PHP, also known as “Personal Home Page,” started its journey in 1994 under the creative hands of developer Rasmus Lerdorf. Originally intended to track visitors to his online resume, PHP quickly evolved into a robust server-side scripting language that powered dynamic websites worldwide. With the release of PHP 3 in 1998, the language transitioned into a powerful tool for web development. Over the years, PHP has continued to grow and adapt, with regular updates and improvements keeping it relevant in the ever-changing landscape of the internet. Despite some bumps along the way, the PHP community’s collaborative spirit and dedication have helped shape it into the versatile language it is today, empowering countless developers to create innovative web applications with ease.

PHP Versions

PHP 1.0 (June 8, 1995)

  • Initial release.
  • Basic functionality for form processing, database access, and more.
  • Introduced the concept of a server-side scripting language.

PHP 2.0 (November 1997)

  • Added support for dynamic web pages.
  • Formatted text, simple conditionals, and basic looping.
  • Support for databases like mSQL and MySQL.

PHP 3.0 (June 6, 1998)

  • Major rewrite.
  • Added support for more web servers, including Apache.
  • Introduction of object-oriented programming (OOP) concepts.
  • Better performance and stability.

PHP 4.0 (May 22, 2000)

  • Major overhaul.
  • Improved support for OOP with classes and objects.
  • Added the Zend Engine for better performance.
  • Introduced more advanced features like interfaces, exceptions, and static methods.

PHP 5.0 (July 13, 2004)

  • Significant update.
  • Introduction of the PHP Data Objects (PDO) extension for database access.
  • Enhanced OOP support with new features like visibility (public, private, protected), abstract classes, and interfaces.
  • Added the SimpleXML extension for easier XML parsing.
  • Improved error handling with exceptions.
  • Introduced the Zend Engine 2.

PHP 5.3 (June 30, 2009)

  • Added namespaces for better organizing code.
  • Introduced late static binding.
  • Improved performance and reduced memory usage.
  • Added the “goto” operator.

PHP 5.4 (March 1, 2012)

  • Added short array syntax ([]) and short open tag (<?=) for echo.
  • Improved performance and reduced memory footprint.
  • Traits introduced for code reusability.
  • Built-in web server for local development.

PHP 5.5 (June 20, 2013)

  • Introduced the finally keyword for exception handling.
  • Added the yield keyword for generators.
  • Improved support for password hashing.
  • Added the password_hash() and password_verify() functions.

PHP 5.6 (August 28, 2014)

  • Improved syntax and security features.
  • Added constant scalar expressions.
  • Introduced the ... operator for argument unpacking.
  • Added the use operator for importing functions and constants from namespaces.
  • Improved performance with the Zend OPcache extension.

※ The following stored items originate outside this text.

Context: an optimization exercise on an open-source flow, tuned for small area. The choices shown serve that exercise and are no tape-out recipe.
RTL that was checked went through simulation tests only; none was proved equivalent to the original.
Only the layout flow was run in run 2; the RTL was not checked for function there.
Power and IR drop assume default switching activity.

**design/flow/design.v**
```verilog
module btb_aoi222 (
    input  logic a0, b0, a1, b1, a2, b2,
    output logic y
);
    assign y = ~((a0 & b0) | (a1 & b1) | (a2 & b2));
endmodule
module btb_nand2 (
    input  logic a, b,
    output logic y
);
    assign y = ~(a & b);
endmodule
module btb_nand6 (
    input  logic [5:0] a,
    output logic       y
);
    assign y = ~(&a);
endmodule
module btb_mux16 (
    input  logic [15:0] s,
    input  logic [15:0] d,
    output logic        y
);
    logic [5:0] t;
    for (genvar k = 0; k < 5; k++) begin : g_aoi
        btb_aoi222 u_aoi (
            .a0(s[3*k]),   .b0(d[3*k]),
            .a1(s[3*k+1]), .b1(d[3*k+1]),
            .a2(s[3*k+2]), .b2(d[3*k+2]),
            .y (t[k])
        );
    end
    btb_nand2 u_last (.a(s[15]), .b(d[15]), .y(t[5]));
    btb_nand6 u_or   (.a(t), .y(y));
endmodule
module btb_dec16 (
    input  logic       en,
    input  logic [3:0] idx,
    output logic [15:0] oh
);
    always_comb begin
        for (int i = 0; i < 16; i++) oh[i] = en && (idx == 4'(i));
    end
endmodule
module branch_target_predictor #(
    parameter int ADDR_WIDTH   = 32,
    parameter int INDEX_BITS   = 4,
    parameter int COUNTER_BITS = 2,
    parameter int TAG_BITS     = ADDR_WIDTH - INDEX_BITS - 2
) (
    input  logic                  clock,
    input  logic                  reset,
    input  logic [ADDR_WIDTH-1:0] lookup_pc,
    output logic                  predict_hit,
    output logic                  predict_taken,
    output logic [ADDR_WIDTH-1:0] predict_next_pc,
    input  logic                  update_valid,
    input  logic [ADDR_WIDTH-1:0] update_pc,
    input  logic                  update_taken,
    input  logic [ADDR_WIDTH-1:0] update_target,
    input  logic                  update_pred_taken,
    input  logic [ADDR_WIDTH-1:0] update_pred_target,
    input  logic                  flush,
    output logic                  mispredict,
    output logic [31:0]           branch_count,
    output logic [31:0]           mispredict_count
);
    localparam int ENTRIES = 16;
    logic [ENTRIES-1:0]      ent_valid;
    logic [TAG_BITS-1:0]     ent_tag    [ENTRIES];
    logic [ADDR_WIDTH-1:0]   ent_target [ENTRIES];
    logic [COUNTER_BITS-1:0] ent_ctr    [ENTRIES];
    logic [3:0]          lookup_idx, update_idx;
    logic [TAG_BITS-1:0] lookup_tag, update_tag;
    logic                unused_pc_bits;
    assign lookup_idx     = lookup_pc[5:2];
    assign lookup_tag     = lookup_pc[ADDR_WIDTH-1:6];
    assign update_idx     = update_pc[5:2];
    assign update_tag     = update_pc[ADDR_WIDTH-1:6];
    assign unused_pc_bits = &{1'b0, update_pc[1:0]};
    logic [ENTRIES-1:0] lsel, usel;
    btb_dec16 u_ldec (.en(1'b1),         .idx(lookup_idx), .oh(lsel));
    btb_dec16 u_udec (.en(update_valid), .idx(update_idx), .oh(usel));
    logic                  l_valid, l_ctr_hi;
    logic [TAG_BITS-1:0]   l_tag;
    logic [ADDR_WIDTH-1:0] l_target;
    logic                    u_valid;
    logic [TAG_BITS-1:0]     u_tag;
    logic [COUNTER_BITS-1:0] u_ctr;
    for (genvar b = 0; b < TAG_BITS; b++) begin : g_tag_rd
        logic [ENTRIES-1:0] col;
        for (genvar i = 0; i < ENTRIES; i++) begin : g_col
            assign col[i] = ent_tag[i][b];
        end
        btb_mux16 u_l (.s(lsel), .d(col), .y(l_tag[b]));
        btb_mux16 u_u (.s(usel), .d(col), .y(u_tag[b]));
    end
    for (genvar b = 0; b < ADDR_WIDTH; b++) begin : g_tgt_rd
        logic [ENTRIES-1:0] col;
        for (genvar i = 0; i < ENTRIES; i++) begin : g_col
            assign col[i] = ent_target[i][b];
        end
        btb_mux16 u_l (.s(lsel), .d(col), .y(l_target[b]));
    end
    for (genvar b = 0; b < COUNTER_BITS; b++) begin : g_ctr_rd
        logic [ENTRIES-1:0] col;
        for (genvar i = 0; i < ENTRIES; i++) begin : g_col
            assign col[i] = ent_ctr[i][b];
        end
        btb_mux16 u_u (.s(usel), .d(col), .y(u_ctr[b]));
    end
    logic [ENTRIES-1:0] ctr_hi_col;
    for (genvar i = 0; i < ENTRIES; i++) begin : g_hi_col
        assign ctr_hi_col[i] = ent_ctr[i][COUNTER_BITS-1];
    end
    btb_mux16 u_l_valid (.s(lsel), .d(ent_valid),  .y(l_valid));
    btb_mux16 u_l_ctr   (.s(lsel), .d(ctr_hi_col), .y(l_ctr_hi));
    btb_mux16 u_u_valid (.s(usel), .d(ent_valid),  .y(u_valid));
    assign predict_hit     = l_valid && (l_tag == lookup_tag);
    assign predict_taken   = predict_hit && l_ctr_hi;
    assign predict_next_pc = predict_taken ? l_target
                                           : {lookup_pc[ADDR_WIDTH-1:2] + 30'd1, lookup_pc[1:0]};
    logic                    u_hit;
    logic [COUNTER_BITS-1:0] u_ctr_next;
    assign u_hit = u_valid && (u_tag == update_tag);
    always_comb begin
        u_ctr_next = u_ctr;
        if (u_hit) begin
            if (update_taken) begin
                if (u_ctr != '1) u_ctr_next = u_ctr + COUNTER_BITS'(1);
            end else if (u_ctr != '0) begin
                u_ctr_next = u_ctr - COUNTER_BITS'(1);
            end
        end else if (update_taken) begin
            u_ctr_next = COUNTER_BITS'(1) << (COUNTER_BITS - 1);
        end
    end
    for (genvar i = 0; i < ENTRIES; i++) begin : g_entry
        logic wr;
        assign wr = usel[i] && update_taken;
        always_ff @(posedge clock) begin
            if (reset || flush) ent_valid[i] <= 1'b0;
            else if (wr) ent_valid[i] <= 1'b1;
        end
        always_ff @(posedge clock) begin
            if (wr) begin
                ent_tag[i]    <= update_tag;
                ent_target[i] <= update_target;
            end
            if (usel[i]) ent_ctr[i] <= u_ctr_next;
        end
    end
    logic miss_event;
    assign miss_event = update_valid &&
                        ((update_taken != update_pred_taken) ||
                         (update_taken && (update_target != update_pred_target)));
    always_ff @(posedge clock) begin
        if (reset) begin
            mispredict       <= 1'b0;
            branch_count     <= '0;
            mispredict_count <= '0;
        end else begin
            mispredict <= miss_event;
            if (update_valid && (branch_count != '1)) branch_count <= branch_count + 32'd1;
            if (miss_event && (mispredict_count != '1)) mispredict_count <= mispredict_count + 32'd1;
        end
    end
endmodule
```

PHP 7.0 (December 3, 2015)

  • Major release with significant improvements.
  • Improved performance with the Zend Engine 3.0.
  • Introduces scalar type declarations and return type declarations.
  • Added the null coalescing operator (??) and the spaceship operator (<=>).
  • Improved error handling with the Throwable interface.
  • Introduced anonymous classes and closure improvements.
  • Support for more accurate type declarations, including int, float, bool, and string.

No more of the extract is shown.